Though the poem is an homage to Bob Dylan, the reader might be forgiven for thinking of Dylan Thomas when reading lines such as "Through an inner prairie of glass" or "A man and a woman do more than pretend," as if hearing an echo of an echo. The poem's penultimate line could serve as the summation for every song or poem either poet had written about romanticized love: "We make stuff up, then act like it's real."

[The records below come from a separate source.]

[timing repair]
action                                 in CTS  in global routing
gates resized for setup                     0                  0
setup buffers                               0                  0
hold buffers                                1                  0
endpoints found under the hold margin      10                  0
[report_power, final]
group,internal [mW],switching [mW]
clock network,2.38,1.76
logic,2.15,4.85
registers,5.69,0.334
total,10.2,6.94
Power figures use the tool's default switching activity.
## src/rtl/core/tcw_pkg.sv

```systemverilog
package tcw_pkg;

    // Screen geometry
    localparam int COLUMNS    = 80;
    localparam int ROWS       = 25;
    localparam int CELL_COUNT = ROWS * COLUMNS;
    localparam int KEEP_END   = CELL_COUNT - COLUMNS - 1;

    // Widths
    localparam int ADDR_W    = $clog2(CELL_COUNT);
    localparam int ROW_W     = $clog2(ROWS + 1);
    localparam int COL_W     = $clog2(COLUMNS);
    localparam int CELL_W    = 16;
    localparam int CHAR_W    = 8;
    localparam int COLOR_W   = 4;
    localparam int REQ_W     = 2;
    localparam int IDX_W     = 11;
    localparam int POS_W     = 11;
    localparam int CFG_IDX_W = 1;
    localparam int STEP_W    = 4;

    typedef logic [STEP_W-1:0] step_t;

    // Request codes
    localparam logic [REQ_W-1:0] REQ_PUT   = 2'd0;
    localparam logic [REQ_W-1:0] REQ_CLEAR = 2'd1;
    localparam logic [REQ_W-1:0] REQ_READ  = 2'd2;

    // Configuration register indexes
    localparam logic [CFG_IDX_W-1:0] CFG_FOREGROUND = 1'd0;
    localparam logic [CFG_IDX_W-1:0] CFG_BACKGROUND = 1'd1;

    // Character codes
    localparam logic [CHAR_W-1:0] CH_BS    = 8'h08;
    localparam logic [CHAR_W-1:0] CH_LF    = 8'h0A;
    localparam logic [CHAR_W-1:0] CH_CR    = 8'h0D;
    localparam logic [CHAR_W-1:0] CH_SPACE = 8'h20;

    localparam logic [COLOR_W-1:0] FG_RESET = 4'd7;
    localparam logic [COLOR_W-1:0] BG_RESET = 4'd0;

    // Memory operations
    localparam logic [2:0] MEM_NONE    = 3'd0;
    localparam logic [2:0] MEM_FILL    = 3'd1;
    localparam logic [2:0] MEM_COPY_RD = 3'd2;
    localparam logic [2:0] MEM_COPY_WR = 3'd3;
    localparam logic [2:0] MEM_PUT     = 3'd4;
    localparam logic [2:0] MEM_BLANK   = 3'd5;
    localparam logic [2:0] MEM_READ    = 3'd6;

    // Address counter operations
    localparam logic [1:0] ADDR_HOLD = 2'd0;
    localparam logic [1:0] ADDR_ZERO = 2'd1;
    localparam logic [1:0] ADDR_INC  = 2'd2;

    // Cursor operations
    localparam logic [2:0] CUR_HOLD    = 3'd0;
    localparam logic [2:0] CUR_HOME    = 3'd1;
    localparam logic [2:0] CUR_CR      = 3'd2;
    localparam logic [2:0] CUR_BS      = 3'd3;
    localparam logic [2:0] CUR_LF      = 3'd4;
    localparam logic [2:0] CUR_ADV     = 3'd5;
    localparam logic [2:0] CUR_LASTROW = 3'd6;

    // Branch kinds
    localparam logic [2:0] BR_NEXT   = 3'd0;
    localparam logic [2:0] BR_JUMP   = 3'd1;
    localparam logic [2:0] BR_LOOP   = 3'd2;
    localparam logic [2:0] BR_IDLE   = 3'd3;
    localparam logic [2:0] BR_SCROLL = 3'd4;
    localparam logic [2:0] BR_EMIT   = 3'd5;

    // Program steps
    localparam step_t STEP_INIT    = 4'd0;
    localparam step_t STEP_IDLE    = 4'd1;
    localparam step_t STEP_CR      = 4'd2;
    localparam step_t STEP_BS      = 4'd3;
    localparam step_t STEP_BS_WR   = 4'd4;
    localparam step_t STEP_LF      = 4'd5;
    localparam step_t STEP_CHR     = 4'd6;
    localparam step_t STEP_CHECK   = 4'd7;
    localparam step_t STEP_SCR_RD  = 4'd8;
    localparam step_t STEP_SCR_WR  = 4'd9;
    localparam step_t STEP_FILL    = 4'd10;
    localparam step_t STEP_DONE    = 4'd11;
    localparam step_t STEP_CLEAR   = 4'd12;
    localparam step_t STEP_READ    = 4'd13;
    localparam int    PROGRAM_LEN  = 14;

    typedef struct packed {
        logic [2:0] mem_op;
        logic       fill_zero;
        logic [1:0] addr_op;
        logic [2:0] cur_op;
        logic [2:0] br;
        logic       end_last;
        logic       emit;
        step_t      target;
    } ctrl_word_t;

    typedef struct packed {
        logic at_keep_end;
        logic at_last;
        logic row_over;
        logic out_hold;
    } dp_status_t;

    function automatic ctrl_word_t make_cw(
        logic [2:0] mem_op, logic fill_zero, logic [1:0] addr_op, logic [2:0] cur_op,
        logic [2:0] br, logic end_last, logic emit, step_t target);
        ctrl_word_t w;
        w.mem_op    = mem_op;
        w.fill_zero = fill_zero;
        w.addr_op   = addr_op;
        w.cur_op    = cur_op;
        w.br        = br;
        w.end_last  = end_last;
        w.emit      = emit;
        w.target    = target;
        return w;
    endfunction

    // Microprogram
    function automatic ctrl_word_t ucode_word(step_t step);
        ctrl_word_t w;
        case (step)
            STEP_INIT:   w = make_cw(MEM_FILL, 1'b1, ADDR_INC, CUR_HOLD, BR_LOOP,
                                     1'b1, 1'b0, STEP_INIT);
            STEP_IDLE:   w = make_cw(MEM_NONE, 1'b0, ADDR_ZERO, CUR_HOLD, BR_IDLE,
                                     1'b0, 1'b0, STEP_IDLE);
            STEP_CR:     w = make_cw(MEM_NONE, 1'b0, ADDR_HOLD, CUR_CR, BR_JUMP,
                                     1'b0, 1'b0, STEP_DONE);
            STEP_BS:     w = make_cw(MEM_NONE, 1'b0, ADDR_HOLD, CUR_BS, BR_NEXT,
                                     1'b0, 1'b0, STEP_BS_WR);
            STEP_BS_WR:  w = make_cw(MEM_BLANK, 1'b0, ADDR_HOLD, CUR_HOLD, BR_JUMP,
                                     1'b0, 1'b0, STEP_DONE);
            STEP_LF:     w = make_cw(MEM_NONE, 1'b0, ADDR_HOLD, CUR_LF, BR_JUMP,
                                     1'b0, 1'b0, STEP_CHECK);
            STEP_CHR:    w = make_cw(MEM_PUT, 1'b0, ADDR_HOLD, CUR_ADV, BR_NEXT,
                                     1'b0, 1'b0, STEP_CHECK);
            STEP_CHECK:  w = make_cw(MEM_NONE, 1'b0, ADDR_HOLD, CUR_HOLD, BR_SCROLL,
                                     1'b0, 1'b0, STEP_DONE);
            STEP_SCR_RD: w = make_cw(MEM_COPY_RD, 1'b0, ADDR_HOLD, CUR_HOLD, BR_NEXT,
                                     1'b0, 1'b0, STEP_SCR_WR);
            STEP_SCR_WR: w = make_cw(MEM_COPY_WR, 1'b0, ADDR_INC, CUR_LASTROW, BR_LOOP,
                                     1'b0, 1'b0, STEP_SCR_RD);
            STEP_FILL:   w = make_cw(MEM_FILL, 1'b0, ADDR_INC, CUR_HOLD, BR_LOOP,
                                     1'b1, 1'b0, STEP_FILL);
            STEP_DONE:   w = make_cw(MEM_NONE, 1'b0, ADDR_HOLD, CUR_HOLD, BR_EMIT,
                                     1'b0, 1'b1, STEP_IDLE);
            STEP_CLEAR:  w = make_cw(MEM_NONE, 1'b0, ADDR_HOLD, CUR_HOME, BR_JUMP,
                                     1'b0, 1'b0, STEP_FILL);
            STEP_READ:   w = make_cw(MEM_READ, 1'b0, ADDR_HOLD, CUR_HOLD, BR_JUMP,
                                     1'b0, 1'b0, STEP_DONE);
            default:     w = make_cw(MEM_NONE, 1'b0, ADDR_HOLD, CUR_HOLD, BR_JUMP,
                                     1'b0, 1'b0, STEP_IDLE);
        endcase
        return w;
    endfunction

    // Entry step for a new request
    function automatic step_t dispatch_target(logic [REQ_W-1:0] req, logic [CHAR_W-1:0] ch);
        step_t s;
        case (req)
            REQ_PUT: begin
                if (ch == CH_CR) begin
                    s = STEP_CR;
                end else if (ch == CH_BS) begin
                    s = STEP_BS;
                end else if (ch == CH_LF) begin
                    s = STEP_LF;
                end else begin
                    s = STEP_CHR;
                end
            end
            REQ_CLEAR: s = STEP_CLEAR;
            REQ_READ:  s = STEP_READ;
            default:   s = STEP_DONE;
        endcase
        return s;
    endfunction

endpackage

```

## src/rtl/core/tcw_sequencer.sv

```systemverilog
module tcw_sequencer (
    input  logic                         clk,
    input  logic                         rst_n,
    input  logic                         in_valid,
    input  logic [tcw_pkg::REQ_W-1:0]    req_type,
    input  logic [tcw_pkg::CHAR_W-1:0]   char_code,
    input  tcw_pkg::dp_status_t          status,
    output logic                         in_ready,
    output tcw_pkg::ctrl_word_t          ctrl
);

    tcw_pkg::step_t step_reg;
    tcw_pkg::step_t step_next;
    tcw_pkg::step_t step_inc;
    logic           at_end;

    // Fetch the control word of the current step
    assign ctrl     = tcw_pkg::ucode_word(step_reg);
    assign in_ready = (step_reg == tcw_pkg::STEP_IDLE);
    assign step_inc = step_reg + tcw_pkg::step_t'(1);
    assign at_end   = ctrl.end_last ? status.at_last : status.at_keep_end;

    // Pick the next step
    always_comb
    begin
        case (ctrl.br)
            tcw_pkg::BR_NEXT:   step_next = step_inc;
            tcw_pkg::BR_JUMP:   step_next = ctrl.target;
            tcw_pkg::BR_LOOP:   step_next = at_end ? step_inc : ctrl.target;
            tcw_pkg::BR_IDLE:   step_next = in_valid ?
                                    tcw_pkg::dispatch_target(req_type, char_code) : step_reg;
            tcw_pkg::BR_SCROLL: step_next = status.row_over ? step_inc : ctrl.target;
            tcw_pkg::BR_EMIT:   step_next = status.out_hold ? step_reg : ctrl.target;
            default:            step_next = tcw_pkg::STEP_IDLE;
        endcase
    end

    // Advance the step counter; start with the clearing pass
    always_ff @(posedge clk or negedge rst_n)
    begin
        if (!rst_n)
        begin
            step_reg <= tcw_pkg::STEP_INIT;
        end
        else
        begin
            step_reg <= step_next;
        end
    end

`ifndef SYNTHESIS
    a_busy_after_accept: assert property (@(posedge clk) disable iff (!rst_n)
        (in_valid && in_ready) |=> !in_ready)
        else $error("sequencer ready right after taking a request");

    a_step_in_program: assert property (@(posedge clk) disable iff (!rst_n)
        step_reg < tcw_pkg::step_t'(tcw_pkg::PROGRAM_LEN))
        else $error("step counter left the program");

    a_emit_returns_idle: assert property (@(posedge clk) disable iff (!rst_n)
        (ctrl.emit && !status.out_hold) |=> (step_reg == tcw_pkg::STEP_IDLE))
        else $error("result sent without return to idle");
`endif

endmodule

```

Wormser often confronts that ancient discrepancy between the reality we attempt to create through desire or belief and the reality we'd rather not accept, and not only the delusions we entertain when in the throes of love, but those we employ to deny mortality: "The lies a person / Tells to age," [39] or "the fated / Vanishing identity" [11] that awaits the end of every life. Now in his mid-seventies and beyond the need for delusions, Wormser finds himself -- to paraphrase Yeats -- casting a cold — or at least a wry — eye on life and death while at the same time "Still pecking at the mystery" [1] of how and why things are as they have come to be, how nearly all we experience or perceive, no matter how personal or minute, might in some way reflect the collective inheritance of history. Wise, vital, eloquent, inventive, and more than occasionally funny, The History Hotel dares offer readers the core pleasures of a poetry — "The long, lush, explicit reach of it" [6] —  caught in the spell of "ravenous eloquence" [63]

 

Reviewer Fred Muratori's three full-length poetry collections are Despite Repeated Warnings, The Spectra, and A Civilization. His poems and short prose have recently appeared or are forthcoming in Redivider, Cloudbank, The American Journal of Poetry, and Gargoyle.